* [Assignment]: Give back, unchanged, the lines from the one containing "[final timing paths]" to the end of the listing, inclusive of both.

───── Records supplied

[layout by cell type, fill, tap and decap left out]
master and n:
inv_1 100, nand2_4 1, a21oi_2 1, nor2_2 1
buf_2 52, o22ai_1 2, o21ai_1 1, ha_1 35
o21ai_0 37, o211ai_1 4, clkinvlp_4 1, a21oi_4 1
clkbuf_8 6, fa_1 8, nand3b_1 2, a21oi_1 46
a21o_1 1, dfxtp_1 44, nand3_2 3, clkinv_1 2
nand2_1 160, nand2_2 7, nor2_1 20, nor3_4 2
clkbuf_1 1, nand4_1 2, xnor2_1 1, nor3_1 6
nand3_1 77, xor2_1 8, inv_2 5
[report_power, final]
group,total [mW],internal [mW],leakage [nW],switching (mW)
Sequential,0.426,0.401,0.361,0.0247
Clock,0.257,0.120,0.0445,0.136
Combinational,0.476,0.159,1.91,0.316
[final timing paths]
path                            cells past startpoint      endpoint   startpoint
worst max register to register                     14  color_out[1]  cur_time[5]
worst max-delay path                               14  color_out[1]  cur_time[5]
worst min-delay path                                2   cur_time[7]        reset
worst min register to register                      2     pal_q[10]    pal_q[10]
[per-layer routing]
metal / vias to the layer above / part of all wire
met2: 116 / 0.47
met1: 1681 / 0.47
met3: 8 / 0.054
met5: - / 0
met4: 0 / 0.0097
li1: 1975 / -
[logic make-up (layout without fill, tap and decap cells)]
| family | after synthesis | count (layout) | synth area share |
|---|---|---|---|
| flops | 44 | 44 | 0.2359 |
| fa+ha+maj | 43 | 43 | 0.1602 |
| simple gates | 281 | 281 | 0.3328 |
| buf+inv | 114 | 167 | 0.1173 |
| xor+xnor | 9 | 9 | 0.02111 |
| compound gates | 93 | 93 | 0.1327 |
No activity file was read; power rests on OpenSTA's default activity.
$ cat config.mk
export PLATFORM = sky130hd
export DESIGN_NAME = mdu_iterative
export DESIGN_NICKNAME = d
export VERILOG_FILES = /design/src/rtl/mdu_iterative.sv
export SDC_FILE = /design/constraint.sdc
export NUM_CORES = 1
export LEC_CHECK = 0
export BUFFER_PORTS_ARGS = -buffer_cell sky130_fd_sc_hd__buf_2
export CAP_MARGIN = 40
export CORE_ASPECT_RATIO = 0.5
export CORE_MARGIN = 3
export CORE_UTILIZATION = 44
export CTS_CLUSTER_SIZE = 24
export DETAILED_ROUTE_END_ITERATION = 7
export GPL_TIMING_DRIVEN = 0
export HOLD_SLACK_MARGIN = 0.02
export SYNTH_ARGS = -nofsm -noshare
export SYNTH_HDL_FRONTEND = slang
export SYNTH_SLANG_ARGS = --single-unit
$ cat constraint.sdc
create_clock -name clock -period 19.82 [get_ports clock]
set_input_delay 2.973 -clock clock [delete_from_list [all_inputs] [get_ports clock]]
set_output_delay 2.973 -clock clock [all_outputs]
set_load 0.005 [all_outputs]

──────────

* [Your response]:
[final timing paths]
path                            cells past startpoint      endpoint   startpoint
worst max register to register                     14  color_out[1]  cur_time[5]
worst max-delay path                               14  color_out[1]  cur_time[5]
worst min-delay path                                2   cur_time[7]        reset
worst min register to register                      2     pal_q[10]    pal_q[10]
[per-layer routing]
metal / vias to the layer above / part of all wire
met2: 116 / 0.47
met1: 1681 / 0.47
met3: 8 / 0.054
met5: - / 0
met4: 0 / 0.0097
li1: 1975 / -
[logic make-up (layout without fill, tap and decap cells)]
| family | after synthesis | count (layout) | synth area share |
|---|---|---|---|
| flops | 44 | 44 | 0.2359 |
| fa+ha+maj | 43 | 43 | 0.1602 |
| simple gates | 281 | 281 | 0.3328 |
| buf+inv | 114 | 167 | 0.1173 |
| xor+xnor | 9 | 9 | 0.02111 |
| compound gates | 93 | 93 | 0.1327 |
No activity file was read; power rests on OpenSTA's default activity.
$ cat config.mk
export PLATFORM = sky130hd
export DESIGN_NAME = mdu_iterative
export DESIGN_NICKNAME = d
export VERILOG_FILES = /design/src/rtl/mdu_iterative.sv
export SDC_FILE = /design/constraint.sdc
export NUM_CORES = 1
export LEC_CHECK = 0
export BUFFER_PORTS_ARGS = -buffer_cell sky130_fd_sc_hd__buf_2
export CAP_MARGIN = 40
export CORE_ASPECT_RATIO = 0.5
export CORE_MARGIN = 3
export CORE_UTILIZATION = 44
export CTS_CLUSTER_SIZE = 24
export DETAILED_ROUTE_END_ITERATION = 7
export GPL_TIMING_DRIVEN = 0
export HOLD_SLACK_MARGIN = 0.02
export SYNTH_ARGS = -nofsm -noshare
export SYNTH_HDL_FRONTEND = slang
export SYNTH_SLANG_ARGS = --single-unit
$ cat constraint.sdc
create_clock -name clock -period 19.82 [get_ports clock]
set_input_delay 2.973 -clock clock [delete_from_list [all_inputs] [get_ports clock]]
set_output_delay 2.973 -clock clock [all_outputs]
set_load 0.005 [all_outputs]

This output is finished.